Data in this exercise:
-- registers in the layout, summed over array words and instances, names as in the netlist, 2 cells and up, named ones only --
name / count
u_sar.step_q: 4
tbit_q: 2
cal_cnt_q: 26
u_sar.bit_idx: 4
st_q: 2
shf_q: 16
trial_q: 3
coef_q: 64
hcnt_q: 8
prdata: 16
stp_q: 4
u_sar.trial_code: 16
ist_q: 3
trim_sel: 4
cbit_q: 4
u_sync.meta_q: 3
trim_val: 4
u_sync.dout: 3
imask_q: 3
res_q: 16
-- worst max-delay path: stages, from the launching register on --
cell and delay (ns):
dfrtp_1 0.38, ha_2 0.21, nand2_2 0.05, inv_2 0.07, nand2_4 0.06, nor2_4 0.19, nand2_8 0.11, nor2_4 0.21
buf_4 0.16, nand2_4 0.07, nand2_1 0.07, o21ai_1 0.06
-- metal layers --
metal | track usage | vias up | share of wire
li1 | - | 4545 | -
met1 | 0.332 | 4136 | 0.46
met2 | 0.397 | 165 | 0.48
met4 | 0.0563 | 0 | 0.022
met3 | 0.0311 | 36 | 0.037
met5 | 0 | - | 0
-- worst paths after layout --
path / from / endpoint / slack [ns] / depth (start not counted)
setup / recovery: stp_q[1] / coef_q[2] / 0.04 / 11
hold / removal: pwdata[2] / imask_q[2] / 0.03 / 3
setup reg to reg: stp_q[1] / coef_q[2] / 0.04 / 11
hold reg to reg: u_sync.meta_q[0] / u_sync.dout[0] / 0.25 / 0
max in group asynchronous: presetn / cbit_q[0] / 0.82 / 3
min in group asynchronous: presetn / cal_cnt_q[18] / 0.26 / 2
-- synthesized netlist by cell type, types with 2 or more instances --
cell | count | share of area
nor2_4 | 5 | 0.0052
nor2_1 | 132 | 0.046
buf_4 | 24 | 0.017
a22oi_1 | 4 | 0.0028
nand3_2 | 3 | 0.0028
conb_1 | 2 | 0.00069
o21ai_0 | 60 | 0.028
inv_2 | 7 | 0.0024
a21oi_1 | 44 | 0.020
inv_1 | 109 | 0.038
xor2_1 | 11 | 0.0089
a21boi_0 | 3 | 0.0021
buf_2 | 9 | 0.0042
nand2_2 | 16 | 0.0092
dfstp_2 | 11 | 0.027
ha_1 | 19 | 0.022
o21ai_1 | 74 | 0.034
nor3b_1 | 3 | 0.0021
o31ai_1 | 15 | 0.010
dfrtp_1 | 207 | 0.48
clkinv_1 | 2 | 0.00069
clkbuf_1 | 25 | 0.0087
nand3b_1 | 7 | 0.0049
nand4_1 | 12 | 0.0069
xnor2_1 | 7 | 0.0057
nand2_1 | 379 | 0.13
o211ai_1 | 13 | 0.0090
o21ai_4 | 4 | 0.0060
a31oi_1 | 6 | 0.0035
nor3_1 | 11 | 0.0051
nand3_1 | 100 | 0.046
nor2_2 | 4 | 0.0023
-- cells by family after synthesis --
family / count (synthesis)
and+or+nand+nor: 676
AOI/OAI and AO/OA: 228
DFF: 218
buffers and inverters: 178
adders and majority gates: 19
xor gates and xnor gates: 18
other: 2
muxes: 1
## config.mk

```make
export PLATFORM = sky130hd
export DESIGN_NAME = reset_timeout_sequencer
export DESIGN_NICKNAME = d
export VERILOG_FILES = /design/src/rtl/rts_pkg.sv /design/src/rtl/reset_timeout_sequencer.sv
export VERILOG_INCLUDE_DIRS = /design/src /design/src/rtl
export SDC_FILE = /design/constraint.sdc
export NUM_CORES = 1
export LEC_CHECK = 0
export ABC_CLOCK_PERIOD_IN_PS = 3370
export BUFFER_PORTS_ARGS = -buffer_cell sky130_fd_sc_hd__buf_2
export CAP_MARGIN = 40
export CORE_ASPECT_RATIO = 0.8
export CORE_MARGIN = 10
export CORE_UTILIZATION = 41
export CTS_BUF_LIST = sky130_fd_sc_hd__clkbuf_2
export CTS_CLUSTER_DIAMETER = 200
export CTS_CLUSTER_SIZE = 10
export DETAILED_ROUTE_END_ITERATION = 10
export HOLD_SLACK_MARGIN = 0.03
export PLACE_DENSITY_LB_ADDON = 0.15
export SLEW_MARGIN = 40
export SYNTH_ARGS = -nofsm -noshare
export SYNTH_HDL_FRONTEND = slang
export SYNTH_SLANG_ARGS = --single-unit
```

## constraint.sdc

```tcl
create_clock -name aclk -period 3.37 [get_ports aclk]
set_input_delay 0.674 -clock aclk [delete_from_list [all_inputs] [get_ports aclk]]
set_output_delay 0.674 -clock aclk [all_outputs]
set_load 0.01 [all_outputs]
```
--- config.mk ---
export PLATFORM = sky130hd
export DESIGN_NAME = isf_status_flags
export DESIGN_NICKNAME = d
export VERILOG_FILES = /design/src/pkg/isf_pkg.sv /design/src/hw/isf_status_flags.sv
export VERILOG_INCLUDE_DIRS = /design/src /design/src/pkg
export SDC_FILE = /design/constraint.sdc
export NUM_CORES = 1
export LEC_CHECK = 0
export ABC_AREA = 1
export BUFFER_PORTS_ARGS = -buffer_cell sky130_fd_sc_hd__buf_2
export CAP_MARGIN = 15
export CORE_MARGIN = 8
export CORE_UTILIZATION = 56
export CTS_CLUSTER_DIAMETER = 100
export DETAILED_ROUTE_END_ITERATION = 16
export MAX_ROUTING_LAYER = met4
export PLACE_DENSITY = 0.86
export RECOVER_POWER = 25
export SETUP_SLACK_MARGIN = 0.3
export SYNTH_ARGS = -nofsm -noshare
export SYNTH_HDL_FRONTEND = slang
export SYNTH_SLANG_ARGS = --single-unit
--- constraint.sdc ---
create_clock -name mclk -period 3.65 [get_ports mclk]
set_input_delay 0.365 -clock mclk [delete_from_list [all_inputs] [get_ports mclk]]
set_output_delay 0.365 -clock mclk [all_outputs]
set_load 0.005 [all_outputs]
--- src/pkg/isf_params.svh ---
// offsets, field positions and reset values of the status flag block
`ifndef ISF_PARAMS_SVH
`define ISF_PARAMS_SVH

// register byte offsets
`define ISF_OFF_CONFIG     8'h00
`define ISF_OFF_CTRL_TWO   8'h04
`define ISF_OFF_DATA       8'h18
`define ISF_OFF_XFER_STS   8'h1C
`define ISF_OFF_ERR_STS    8'h20
`define ISF_OFF_IRQ_CTRL   8'h28

// config register fields
`define ISF_CFG_ENABLE     0
`define ISF_CFG_STRETCH_DISABLE     1

// transfer_status fields
`define ISF_XS_BYTE_DONE   2
`define ISF_XS_HDR10       3
`define ISF_XS_STOP_SEEN   4
`define ISF_XS_RX_FULL     6
`define ISF_XS_TX_EMPTY    7

// error_status fields
`define ISF_ES_BUS_FAULT   0
`define ISF_ES_ARB_LOST    1
`define ISF_ES_ACK_FAULT   2
`define ISF_ES_OVR_UNR     3
`define ISF_ES_HALT_WAKE   5

// interrupt control fields
`define ISF_IC_ERR_EN      0

// reset values
`define ISF_RST_WORD       32'h0000_0000
`define ISF_RST_BYTE       8'h00
`define ISF_RST_ERR        6'h00

`endif

--- src/pkg/isf_pkg.sv ---
// types shared by the status flag block and its neighbours
package isf_pkg;

  // register access from software, one strobe per cycle
  typedef struct packed {
    logic [7:0]  addr;
    logic [31:0] wdata;
    logic        wr;
    logic        rd;
  } isf_bus_t;

  // one-cycle event pulses from the transfer engine (same clock)
  typedef struct packed {
    logic       rx_arrive;     // a received byte is complete
    logic [7:0] rx_byte;       // byte that came with rx_arrive
    logic       tx_take;       // shift register wants its next byte
    logic       start_sent;    // start condition transmitted
    logic       stop_sent;     // stop condition transmitted
    logic       hdr10_sent;    // 10-bit address header sent
    logic       stop_detected; // stop condition seen on the bus
    logic       bus_misplaced; // start or stop at an illegal point
    logic       arb_lost;      // arbitration lost as master
    logic       ack_missing;   // expected acknowledge not received
    logic       halt_wakeup;   // interface woke the chip from halt
  } isf_evt_t;

endpackage

--- src/hw/isf_status_flags.sv ---
// status flags, data holding register and software port of the i2c block
//
// Functional notes
// - receiving, new byte while data still unread sets byte done flag.
// - transmitting, empty data register while shift byte goes sets it.
// - byte done clears on status read followed directly by data read or write.
// - start or stop transmitted clears byte done flag.
// - header sent flag sets; status read then data write clears it.
// - stop seen sets flag; status read then control write clears it.
// - rx full flag while data holds received byte; data access clears.
// - tx empty flag while data register holds no pending byte.
// - first written byte moves straight to shift; tx empty sets.
// - writing while the shift register is still full clears tx empty.
// - start or stop transmitted clears tx empty flag.
// - misplaced start or stop sets bus fault flag.
// - arbitration loss sets flag and returns to slave mode.
// - missing acknowledge sets ack fault flag.
// - over/underrun flag sets only while stretch disable is one.
// - slave receiver overrun discards new byte and flags it.
// - slave transmitter underrun resends previous byte and flags it.
// - wakeup from halt sets halt wakeup flag.
// - error flags clear on writing zero; writing one keeps them.
// - all status flags held clear while interface is disabled.
// - error interrupt when enabled and bus, arbitration, ack or over/underrun flag is set.
//
// The plain strobed port was left to the implementer.
`timescale 1ns/1ps
`include "isf_params.svh"

module isf_status_flags
  import isf_pkg::*;
(
  input  wire logic        mclk,
  input  wire logic        rst_n,
  input  wire isf_bus_t    bus,
  output logic      [31:0] rdata,
  input  wire isf_evt_t    evt,
  output logic             tx_load,
  output logic      [7:0]  tx_byte,
  output logic             scl_hold,
  output logic             master_mode,
  output logic             err_irq
);

  // ************************************************************
  // register decode
  // ************************************************************

  // one decode used for read and write side effects; read data uses its own case
  function automatic logic hit(input isf_bus_t b, input logic [7:0] off);
    return b.addr == off;
  endfunction

  logic rd_data, wr_data, rd_xs, wr_err, wr_ctl2, wr_cfg, wr_irq;
  assign rd_data = bus.rd && hit(bus, `ISF_OFF_DATA);
  assign wr_data = bus.wr && hit(bus, `ISF_OFF_DATA);
  assign rd_xs   = bus.rd && hit(bus, `ISF_OFF_XFER_STS);
  assign wr_err  = bus.wr && hit(bus, `ISF_OFF_ERR_STS);
  assign wr_ctl2 = bus.wr && hit(bus, `ISF_OFF_CTRL_TWO);
  assign wr_cfg  = bus.wr && hit(bus, `ISF_OFF_CONFIG);
  assign wr_irq  = bus.wr && hit(bus, `ISF_OFF_IRQ_CTRL);

  // ************************************************************
  // configuration registers
  // ************************************************************

  logic       en_reg, stretch_disable_reg, errie_reg;
  logic [7:0] ctl2_reg;

  // software-owned settings
  always_ff @(posedge mclk or negedge rst_n) begin
    if (!rst_n) begin
      en_reg     <= 1'b0;
      stretch_disable_reg <= 1'b0;
      errie_reg  <= 1'b0;
      ctl2_reg   <= `ISF_RST_BYTE;
    end else begin
      if (wr_cfg) begin
        en_reg     <= bus.wdata[`ISF_CFG_ENABLE];
        stretch_disable_reg <= bus.wdata[`ISF_CFG_STRETCH_DISABLE];
      end
      if (wr_irq) begin
        errie_reg <= bus.wdata[`ISF_IC_ERR_EN];
      end
      if (wr_ctl2) begin
        ctl2_reg <= bus.wdata[7:0];
      end
    end
  end

  // ************************************************************
  // status read then access sequence
  // ************************************************************

  // armed by a status read, spent by the very next access of any kind,
  // so an unrelated access in between breaks the clearing sequence
  logic armed_reg;
  always_ff @(posedge mclk or negedge rst_n) begin
    if (!rst_n) begin
      armed_reg <= 1'b0;
    end else if (bus.rd || bus.wr) begin
      armed_reg <= rd_xs && en_reg;
    end
  end

  // ************************************************************
  // data holding register and shift register occupancy
  // ************************************************************

  logic       master_reg, shift_full_reg, pend_full_reg;
  logic [7:0] data_reg, pend_reg;
  logic       rx_full_reg, tx_empty_reg, tx_held_reg;
  logic       ovr_evt, unr_evt, btc_set;

  // slave receiver with stretching off and data still unread
  assign ovr_evt = evt.rx_arrive && rx_full_reg && stretch_disable_reg && !master_reg;
  // slave transmitter asked for a byte that was never written
  assign unr_evt = evt.tx_take && !tx_held_reg && stretch_disable_reg && !master_reg;
  // data unread as a byte arrives, or data empty while shift byte goes
  assign btc_set = (evt.rx_arrive && rx_full_reg && !ovr_evt)
                || (evt.tx_take && !tx_held_reg && !unr_evt);

  // data register, the parked receive byte and the transmit path
  always_ff @(posedge mclk or negedge rst_n) begin
    if (!rst_n) begin
      data_reg       <= `ISF_RST_BYTE;
      pend_reg       <= `ISF_RST_BYTE;
      pend_full_reg  <= 1'b0;
      rx_full_reg    <= 1'b0;
      tx_held_reg    <= 1'b0;
      shift_full_reg <= 1'b0;
      tx_load        <= 1'b0;
      tx_byte        <= `ISF_RST_BYTE;
    end else if (!en_reg) begin
      pend_full_reg  <= 1'b0;
      rx_full_reg    <= 1'b0;
      tx_held_reg    <= 1'b0;
      shift_full_reg <= 1'b0;
      tx_load        <= 1'b0;
    end else begin
      tx_load <= 1'b0;
      if (rd_data || wr_data) begin
        rx_full_reg <= pend_full_reg;
        if (pend_full_reg) begin
          data_reg      <= pend_reg;
          pend_full_reg <= 1'b0;
        end
      end
      if (evt.rx_arrive) begin
        if (!rx_full_reg) begin
          data_reg    <= evt.rx_byte;
          rx_full_reg <= 1'b1;
        end else if (!ovr_evt) begin
          // stretching on or master: byte waits in the shift stage
          pend_reg      <= evt.rx_byte;
          pend_full_reg <= 1'b1;
        end
      end
      if (wr_data) begin
        if (!shift_full_reg || (evt.tx_take && !tx_held_reg)) begin
          tx_byte        <= bus.wdata[7:0];
          tx_load        <= 1'b1;
          shift_full_reg <= 1'b1;
        end else begin
          data_reg    <= bus.wdata[7:0];
          tx_held_reg <= 1'b1;
        end
      end else if (evt.tx_take) begin
        if (tx_held_reg) begin
          tx_byte     <= data_reg;
          tx_load     <= 1'b1;
          tx_held_reg <= 1'b0;
        end else if (unr_evt) begin
          tx_load <= 1'b1;
        end else begin
          shift_full_reg <= 1'b0;
        end
      end
    end
  end

  // ************************************************************
  // transfer_status flags
  // ************************************************************

  logic btc_reg, hdr10_reg, stop_reg;
  logic btc_clr, hdr10_clr, stop_clr;

  assign btc_clr   = armed_reg && (rd_data || wr_data);
  assign hdr10_clr = armed_reg && wr_data;
  assign stop_clr  = armed_reg && wr_ctl2;

  // each flag: set beats the software clear in the same cycle
  always_ff @(posedge mclk or negedge rst_n) begin
    if (!rst_n) begin
      btc_reg   <= 1'b0;
      hdr10_reg <= 1'b0;
      stop_reg  <= 1'b0;
    end else if (!en_reg) begin
      btc_reg   <= 1'b0;
      hdr10_reg <= 1'b0;
      stop_reg  <= 1'b0;
    end else begin
      if (btc_set) begin
        btc_reg <= 1'b1;
      end else if (btc_clr || evt.start_sent || evt.stop_sent) begin
        btc_reg <= 1'b0;
      end
      if (evt.hdr10_sent) begin
        hdr10_reg <= 1'b1;
      end else if (hdr10_clr) begin
        hdr10_reg <= 1'b0;
      end
      if (evt.stop_detected) begin
        stop_reg <= 1'b1;
      end else if (stop_clr) begin
        stop_reg <= 1'b0;
      end
    end
  end

  // tx empty follows the data register, but start or stop forces it low
  always_ff @(posedge mclk or negedge rst_n) begin
    if (!rst_n) begin
      tx_empty_reg <= 1'b0;
    end else if (!en_reg) begin
      tx_empty_reg <= 1'b0;
    end else if (evt.start_sent || evt.stop_sent) begin
      tx_empty_reg <= 1'b0;
    end else if (wr_data && shift_full_reg
                 && !(evt.tx_take && !tx_held_reg)) begin
      tx_empty_reg <= 1'b0;
    end else if (wr_data || evt.tx_take) begin
      tx_empty_reg <= 1'b1;
    end
  end

  // ************************************************************
  // error_status flags and master state
  // ************************************************************

  logic [5:0] err_reg, err_set, err_keep;

  always_comb begin
    err_set = `ISF_RST_ERR;
    err_set[`ISF_ES_BUS_FAULT] = evt.bus_misplaced;
    err_set[`ISF_ES_ARB_LOST]  = evt.arb_lost && master_reg;
    err_set[`ISF_ES_ACK_FAULT] = evt.ack_missing;
    err_set[`ISF_ES_OVR_UNR]   = ovr_evt || unr_evt;
    err_set[`ISF_ES_HALT_WAKE] = evt.halt_wakeup;
  end

  assign err_keep = wr_err ? bus.wdata[5:0] : 6'h3F;

  // reserved bit 4 never set, so it always reads zero
  always_ff @(posedge mclk or negedge rst_n) begin
    if (!rst_n) begin
      err_reg <= `ISF_RST_ERR;
    end else if (!en_reg) begin
      err_reg <= `ISF_RST_ERR;
    end else begin
      err_reg <= (err_reg & err_keep) | err_set;
    end
  end

  // master after a sent start; arbitration loss drops back to slave
  always_ff @(posedge mclk or negedge rst_n) begin
    if (!rst_n) begin
      master_reg <= 1'b0;
    end else if (!en_reg || evt.arb_lost || evt.stop_sent) begin
      master_reg <= 1'b0;
    end else if (evt.start_sent) begin
      master_reg <= 1'b1;
    end
  end

  assign master_mode = master_reg;
  // stretch SCL while byte done is set, unless stretching is disabled
  assign scl_hold    = btc_reg && !stretch_disable_reg;

  assign err_irq = errie_reg && (err_reg[`ISF_ES_BUS_FAULT]
                 || err_reg[`ISF_ES_ARB_LOST] || err_reg[`ISF_ES_ACK_FAULT]
                 || err_reg[`ISF_ES_OVR_UNR]);

  // ************************************************************
  // read data, one cycle after the strobe
  // ************************************************************

  logic [31:0] rd_next;

  always_comb begin
    rd_next = `ISF_RST_WORD;
    case (bus.addr)
      `ISF_OFF_CONFIG: begin
        rd_next[`ISF_CFG_ENABLE] = en_reg;
        rd_next[`ISF_CFG_STRETCH_DISABLE] = stretch_disable_reg;
      end
      `ISF_OFF_CTRL_TWO: rd_next[7:0] = ctl2_reg;
      `ISF_OFF_DATA:     rd_next[7:0] = data_reg;
      `ISF_OFF_XFER_STS: begin
        rd_next[`ISF_XS_BYTE_DONE] = btc_reg;
        rd_next[`ISF_XS_HDR10]     = hdr10_reg;
        rd_next[`ISF_XS_STOP_SEEN] = stop_reg;
        rd_next[`ISF_XS_RX_FULL]   = rx_full_reg;
        rd_next[`ISF_XS_TX_EMPTY]  = tx_empty_reg;
      end
      `ISF_OFF_ERR_STS:  rd_next[5:0] = err_reg;
      `ISF_OFF_IRQ_CTRL: rd_next[`ISF_IC_ERR_EN] = errie_reg;
      default:           rd_next = `ISF_RST_WORD;
    endcase
  end

  // data stand only in the cycle after the read strobe
  always_ff @(posedge mclk or negedge rst_n) begin
    if (!rst_n) begin
      rdata <= `ISF_RST_WORD;
    end else begin
      rdata <= bus.rd ? rd_next : `ISF_RST_WORD;
    end
  end
endmodule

Assignment:
What you return should be the lines from the beginning of the records through the one that contains "-- metal layers", repeated exactly and with no additions.

Written solution:
-- registers in the layout, summed over array words and instances, names as in the netlist, 2 cells and up, named ones only --
name / count
u_sar.step_q: 4
tbit_q: 2
cal_cnt_q: 26
u_sar.bit_idx: 4
st_q: 2
shf_q: 16
trial_q: 3
coef_q: 64
hcnt_q: 8
prdata: 16
stp_q: 4
u_sar.trial_code: 16
ist_q: 3
trim_sel: 4
cbit_q: 4
u_sync.meta_q: 3
trim_val: 4
u_sync.dout: 3
imask_q: 3
res_q: 16
-- worst max-delay path: stages, from the launching register on --
cell and delay (ns):
dfrtp_1 0.38, ha_2 0.21, nand2_2 0.05, inv_2 0.07, nand2_4 0.06, nor2_4 0.19, nand2_8 0.11, nor2_4 0.21
buf_4 0.16, nand2_4 0.07, nand2_1 0.07, o21ai_1 0.06
-- metal layers --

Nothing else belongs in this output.